Tal como les decía en la columna anterior, viajé a Mazunte. Más allá de lo hermoso del lugar, la experiencia que viví conmigo cimbró mi alma.

 

Trato de aprovechar los feriados cortos en escapadas con mi tío a Zihuatanejo, usualmente pasamos todo el día en la playa. El hombre domina el movimiento con una destreza espectacular y hasta el peor día de la semana santa encuentra un espacio razonable para explayarnos con lo que parece una mudanza. La verdad me divierto mucho pese a los tumultos que llegamos a encontrar (de los cuales no dejo de quejarme), hasta que logro mimetizarme con ellos para ser un Burrón* más.

 

De algún modo este anhelo común por mar, sol y arena, favorece la adaptación de la psique individual para aceptar: la clara reducción del espacio vital, ruido, gente, niños, perros, ambulantes, en fin, casi todo con la finalidad de pasar un rato amable. Tan amable que tiendes a la búsqueda impetuosa de la repetición del mismo, festivo tras festivo.

 

Se imaginarán cuál sería mi sorpresa al llegar a un hotel ocupado por mí y una amable pareja, los Rodríguez. Más aún al bajar a una playa prácticamente desierta. El primer pensamiento fue “al fin se me hizo.” Tras instalarme en una enramada fui a caminar por la playa. Una de las experiencias más sensuales que he vivido. El sol acariciando suavemente la piel, la arena como una alfombra mullida bajo los pies, el mar besando mis piernas con espuma juguetona, el oleaje dando una sinfonía, el olor de la sal que lo inunda todo, mis sentidos estaban de fiesta ante tal recepción.

 

Por supuesto tras una larga caminata quise refrescarme en lo que podríamos denominar el final de aquélla playa, en dónde sí, no había un alma. Sentí el abrazo cálido del agua que me envolvía para permitir que me fundiera en ella por un instante perfecto hasta que una ola gigante me sacó de la ensoñación, haciéndome dar una brusca pirueta, perdí el top, una ligera corriente no me permitía salir, con un poco de desespero respiraba agua. Tras lo que me pareció una eternidad, alcancé tierra firme y traía arena hasta en… las orejas. Me recobré más o menos rápido y armándome de valor fui a recuperar la prenda perdida.

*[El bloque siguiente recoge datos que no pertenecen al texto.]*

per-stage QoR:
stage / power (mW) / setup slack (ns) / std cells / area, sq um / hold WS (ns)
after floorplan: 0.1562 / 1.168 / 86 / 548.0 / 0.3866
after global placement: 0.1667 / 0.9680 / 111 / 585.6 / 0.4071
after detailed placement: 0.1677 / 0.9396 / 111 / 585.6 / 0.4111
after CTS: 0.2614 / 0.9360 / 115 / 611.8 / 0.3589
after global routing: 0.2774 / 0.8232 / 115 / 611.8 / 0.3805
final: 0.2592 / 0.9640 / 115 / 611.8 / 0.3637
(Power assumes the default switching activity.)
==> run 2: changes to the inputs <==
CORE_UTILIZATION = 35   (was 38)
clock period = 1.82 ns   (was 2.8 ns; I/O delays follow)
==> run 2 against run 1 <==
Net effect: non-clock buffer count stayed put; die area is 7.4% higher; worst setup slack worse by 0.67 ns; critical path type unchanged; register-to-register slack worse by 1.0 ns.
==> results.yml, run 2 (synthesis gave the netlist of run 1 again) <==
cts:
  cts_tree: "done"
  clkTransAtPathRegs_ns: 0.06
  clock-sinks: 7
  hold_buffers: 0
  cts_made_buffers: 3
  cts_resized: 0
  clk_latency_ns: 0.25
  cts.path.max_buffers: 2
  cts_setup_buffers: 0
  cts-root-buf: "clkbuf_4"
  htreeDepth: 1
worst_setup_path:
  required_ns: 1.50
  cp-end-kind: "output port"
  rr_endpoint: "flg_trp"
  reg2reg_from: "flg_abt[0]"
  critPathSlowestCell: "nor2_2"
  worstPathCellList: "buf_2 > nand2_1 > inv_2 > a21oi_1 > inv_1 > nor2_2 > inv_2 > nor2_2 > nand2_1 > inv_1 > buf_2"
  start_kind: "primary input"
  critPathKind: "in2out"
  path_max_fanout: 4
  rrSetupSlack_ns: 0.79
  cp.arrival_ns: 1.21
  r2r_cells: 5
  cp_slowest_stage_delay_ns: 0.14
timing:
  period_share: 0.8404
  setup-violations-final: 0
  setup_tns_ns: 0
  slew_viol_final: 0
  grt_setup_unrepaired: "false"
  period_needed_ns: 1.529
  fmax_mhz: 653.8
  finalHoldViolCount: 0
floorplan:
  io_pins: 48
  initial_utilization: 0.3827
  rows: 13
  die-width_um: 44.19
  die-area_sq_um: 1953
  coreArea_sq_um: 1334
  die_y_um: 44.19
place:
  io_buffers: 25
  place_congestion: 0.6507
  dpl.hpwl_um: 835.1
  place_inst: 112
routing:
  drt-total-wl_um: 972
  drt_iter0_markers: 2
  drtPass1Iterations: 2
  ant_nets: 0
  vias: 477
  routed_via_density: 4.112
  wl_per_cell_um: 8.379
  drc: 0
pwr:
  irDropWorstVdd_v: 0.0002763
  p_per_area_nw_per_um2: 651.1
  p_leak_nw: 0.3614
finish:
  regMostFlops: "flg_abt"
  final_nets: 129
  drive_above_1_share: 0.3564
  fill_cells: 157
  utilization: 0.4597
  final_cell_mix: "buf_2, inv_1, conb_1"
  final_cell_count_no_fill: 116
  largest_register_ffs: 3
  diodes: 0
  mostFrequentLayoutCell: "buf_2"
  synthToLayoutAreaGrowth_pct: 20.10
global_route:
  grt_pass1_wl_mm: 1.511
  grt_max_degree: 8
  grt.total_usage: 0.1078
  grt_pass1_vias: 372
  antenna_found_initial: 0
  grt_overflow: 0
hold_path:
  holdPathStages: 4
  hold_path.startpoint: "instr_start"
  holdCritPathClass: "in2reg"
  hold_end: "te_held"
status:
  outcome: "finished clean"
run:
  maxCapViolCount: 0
## config.mk

```make
export PLATFORM = sky130hd
export DESIGN_NAME = bank_timing_tracker
export DESIGN_NICKNAME = d
export VERILOG_FILES = /design/src/rtl/bktrk_pkg.sv /design/src/rtl/bktrk_bank_slot.sv /design/src/rtl/bktrk_act_window.sv /design/src/rtl/bktrk_cmd_gate.sv /design/src/rtl/bank_timing_tracker.sv
export SDC_FILE = /design/constraint.sdc
export NUM_CORES = 1
export LEC_CHECK = 0
export BUFFER_PORTS_ARGS = -buffer_cell sky130_fd_sc_hd__buf_2
export CAP_MARGIN = 10
export CORE_ASPECT_RATIO = 0.7
export CORE_MARGIN = 2
export CORE_UTILIZATION = 40
export DETAILED_ROUTE_END_ITERATION = 8
export GPL_TIMING_DRIVEN = 0
export HOLD_SLACK_MARGIN = 0.02
export PLACE_DENSITY_LB_ADDON = 0.1
export REMOVE_ABC_BUFFERS = 1
export SYNTH_ARGS = -nofsm -noshare
export SYNTH_HDL_FRONTEND = slang
export SYNTH_SLANG_ARGS = --single-unit
```

## constraint.sdc

```tcl
create_clock -name clk -period 6.7 [get_ports clk]
set_clock_uncertainty 0.1 [all_clocks]
set_input_delay 0.67 -clock clk [delete_from_list [all_inputs] [get_ports clk]]
set_output_delay 0.67 -clock clk [all_outputs]
set_load 0.01 [all_outputs]
```
<file path="src/rtl/segxlate_pkg.sv">
package segxlate_pkg;
   typedef enum logic [2:0] {
      CAUSE_NONE    = 3'd0,
      CAUSE_LEN     = 3'd1,
      CAUSE_INVALID = 3'd2,
      CAUSE_LIMIT   = 3'd3,
      CAUSE_PERM    = 3'd4
   } cause_t;

   typedef enum logic [1:0] {
      ACC_READ  = 2'd0,
      ACC_WRITE = 2'd1,
      ACC_EXEC  = 2'd2,
      ACC_RSVD  = 2'd3
   } acc_t;

   localparam int PERM_W   = 3;
   localparam int PERM_RD  = 0;
   localparam int PERM_WR  = 1;
   localparam int PERM_EX  = 2;
endpackage

</file>
<file path="src/rtl/segxlate_table.sv">
module segxlate_table #(
   parameter int SEG_W = 3,
   parameter int PA_W  = 16,
   parameter int LIM_W = 13
) (
   input  logic                          clk,
   input  logic                          rst_n,
   input  logic                          wr_en,
   input  logic [SEG_W-1:0]              wr_idx,
   input  logic [PA_W-1:0]               wr_base,
   input  logic [LIM_W-1:0]              wr_limit,
   input  logic                          wr_valid,
   input  logic [segxlate_pkg::PERM_W-1:0] wr_perm,
   input  logic [SEG_W-1:0]              rd_idx,
   output logic [PA_W-1:0]               rd_base,
   output logic [LIM_W-1:0]              rd_limit,
   output logic                          rd_valid,
   output logic [segxlate_pkg::PERM_W-1:0] rd_perm,
   output logic [(1<<SEG_W)-1:0]         valid_vec
);
   localparam int NENT = 1 << SEG_W;

   logic [PA_W-1:0]                  base_a  [NENT];
   logic [LIM_W-1:0]                 limit_a [NENT];
   logic [segxlate_pkg::PERM_W-1:0]  perm_a  [NENT];

   for (genvar e = 0; e < NENT; e++) begin : g_ent
      always_ff @(posedge clk) begin
         if (!rst_n) begin
            base_a[e]    <= '0;
            limit_a[e]   <= '0;
            perm_a[e]    <= '0;
            valid_vec[e] <= 1'b0;
         end else if (wr_en && (wr_idx == SEG_W'(e))) begin
            base_a[e]    <= wr_base;
            limit_a[e]   <= wr_limit;
            perm_a[e]    <= wr_perm;
            valid_vec[e] <= wr_valid;
         end
      end
   end

   assign rd_base  = base_a[rd_idx];
   assign rd_limit = limit_a[rd_idx];
   assign rd_perm  = perm_a[rd_idx];
   assign rd_valid = valid_vec[rd_idx];
endmodule

</file>
<file path="src/rtl/segxlate_rules.sv">
module segxlate_rules #(
   parameter int SEG_W = 3,
   parameter int OFS_W = 12,
   parameter int LIM_W = 13
) (
   input  logic [SEG_W-1:0]                seg,
   input  logic [SEG_W:0]                  seg_count,
   input  logic                            ent_valid,
   input  logic [OFS_W-1:0]                ofs,
   input  logic [LIM_W-1:0]                limit,
   input  logic [segxlate_pkg::PERM_W-1:0] perm,
   input  logic [1:0]                      kind,
   output segxlate_pkg::cause_t            cause
);
   import segxlate_pkg::*;

   logic priv_ok;

   always_comb begin
      case (acc_t'(kind))
         ACC_READ:  priv_ok = perm[PERM_RD];
         ACC_WRITE: priv_ok = perm[PERM_WR];
         ACC_EXEC:  priv_ok = perm[PERM_EX];
         default:   priv_ok = 1'b0;
      endcase
   end

   always_comb begin
      if ({1'b0, seg} >= seg_count)
         cause = CAUSE_LEN;
      else if (!ent_valid)
         cause = CAUSE_INVALID;
      else if (LIM_W'(ofs) >= limit)
         cause = CAUSE_LIMIT;
      else if (!priv_ok)
         cause = CAUSE_PERM;
      else
         cause = CAUSE_NONE;
   end
endmodule

</file>
<file path="src/rtl/segxlate_unit.sv">
module segxlate_unit #(
   parameter int SEG_W = 3,
   parameter int OFS_W = 12,
   parameter int PA_W  = 16
) (
   input  logic                 clk,
   input  logic                 rst_n,
   input  logic                 cfg_we,
   input  logic [SEG_W-1:0]     cfg_idx,
   input  logic [PA_W-1:0]      cfg_base,
   input  logic [OFS_W:0]       cfg_limit,
   input  logic                 cfg_valid,
   input  logic [2:0]           cfg_perm,
   input  logic                 len_we,
   input  logic [SEG_W:0]       len_val,
   input  logic                 req_valid,
   input  logic [SEG_W-1:0]     req_seg,
   input  logic [OFS_W-1:0]     req_ofs,
   input  logic [1:0]           req_kind,
   output logic                 rsp_valid,
   output logic                 rsp_trap,
   output logic [2:0]           rsp_cause,
   output logic [PA_W-1:0]      rsp_addr
);
   import segxlate_pkg::*;

   localparam int LIM_W = OFS_W + 1;
   localparam int NENT  = 1 << SEG_W;

   if (SEG_W < 1 || SEG_W > 8) begin : g_bad_seg
      $error("segxlate_unit: SEG_W out of range");
   end
   if (PA_W < OFS_W) begin : g_bad_pa
      $error("segxlate_unit: PA_W narrower than OFS_W");
   end

   logic [SEG_W:0]      len_q;
   logic                vld_q;
   logic [SEG_W-1:0]    seg_q;
   logic [OFS_W-1:0]    ofs_q;
   logic [1:0]          kind_q;

   always_ff @(posedge clk) begin
      if (!rst_n) begin
         len_q  <= '0;
         vld_q  <= 1'b0;
         seg_q  <= '0;
         ofs_q  <= '0;
         kind_q <= '0;
      end else begin
         if (len_we) len_q <= len_val;
         vld_q <= req_valid;
         if (req_valid) begin
            seg_q  <= req_seg;
            ofs_q  <= req_ofs;
            kind_q <= req_kind;
         end
      end
   end

   logic [PA_W-1:0]   ent_base;
   logic [LIM_W-1:0]  ent_limit;
   logic              ent_valid;
   logic [PERM_W-1:0] ent_perm;
   logic [NENT-1:0]   valid_vec;

   segxlate_table #(.SEG_W(SEG_W), .PA_W(PA_W), .LIM_W(LIM_W)) u_table (
      .clk       (clk),
      .rst_n     (rst_n),
      .wr_en     (cfg_we),
      .wr_idx    (cfg_idx),
      .wr_base   (cfg_base),
      .wr_limit  (cfg_limit),
      .wr_valid  (cfg_valid),
      .wr_perm   (cfg_perm),
      .rd_idx    (seg_q),
      .rd_base   (ent_base),
      .rd_limit  (ent_limit),
      .rd_valid  (ent_valid),
      .rd_perm   (ent_perm),
      .valid_vec (valid_vec)
   );

   cause_t cause;

   segxlate_rules #(.SEG_W(SEG_W), .OFS_W(OFS_W), .LIM_W(LIM_W)) u_rules (
      .seg       (seg_q),
      .seg_count (len_q),
      .ent_valid (ent_valid),
      .ofs       (ofs_q),
      .limit     (ent_limit),
      .perm      (ent_perm),
      .kind      (kind_q),
      .cause     (cause)
   );

   logic [PA_W-1:0] sum;
   assign sum = ent_base + PA_W'(ofs_q);

   always_comb begin
      rsp_valid = vld_q;
      rsp_trap  = vld_q && (cause != CAUSE_NONE);
      rsp_cause = vld_q ? cause : CAUSE_NONE;
      rsp_addr  = (vld_q && cause == CAUSE_NONE) ? sum : '0;
   end
endmodule

</file>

Un miedo absurdo me asaltó… no a la muerte, esa la tengo garantizada. Ni siquiera a la muerte ahogada, que imagino poco agradable. No… miedo a que nadie supiera que había muerto. Miedo a un cadáver descompuesto por el que nadie reclama o que nunca se halla. Ya sé, es un sin sentido, seguro estando muerto ese es el menor de los problemas, pero me agobió tanto que hasta eché de menos a mis Burrones.

 

Con mucha más precaución seguí disfrutando del lugar, noté que estaba feliz. En una felicidad perfecta, sin muestras de euforia o afectada por estados de ánimo que tiendo a pensar son más endócrinos que circunstanciales, no una felicidad plena. En primera instancia pensé que era el ambiente, tras reflexionarlo me di cuenta que era yo, este estar conmigo en un contacto íntimo.

 

No sé ustedes pero yo tiendo a narrarme a mí misma, en algunas ocasiones inclusive a ordenarme: “te saco a la playa temprano, prepara la maleta (con un estricto check list mental)  bloqueador, gafas de sol, libro, etc.” Otras tantas me clavo en algún recuerdo o algún pendiente. Aquí estaba sin pensamientos de por medio, ciertamente los había, pero los dejaba pasar, así como a los sonidos o los colores, el todo se fundía en una bruma borrosa que está y se desvanece, sin afectación alguna. Por primera vez deje de concebirme como Claudia, un individuo plantado en el Universo, y empecé a sentirme un universo en mí misma, inmerso en Universos. Y conste que no fumé nada.

 

Tal vez la clave esté en pensar menos y sentir más. He llegado a pensar que esta fabulosa civilización que nos hemos inventado nos convierte en seres inmersos en el afuera y desconectados del adentro. Tendemos a privilegiar al raciocinio que nos diferencía de otras especies, pero hemos menospreciado la emoción y la sensación que también nos son propias. Quizás el juego estribe en buscar el equilibrio, no olvidar que al fin y al cabo sólo somos unos primates súper sofisticados.

 

Les mando un fuerte y apretado abrazo,

 

Claudia.

 

*La Familia Burrón: historieta creada por Don Gabriel Vargas en 1948, para mi gusto un ícono de la familia típica mexicana.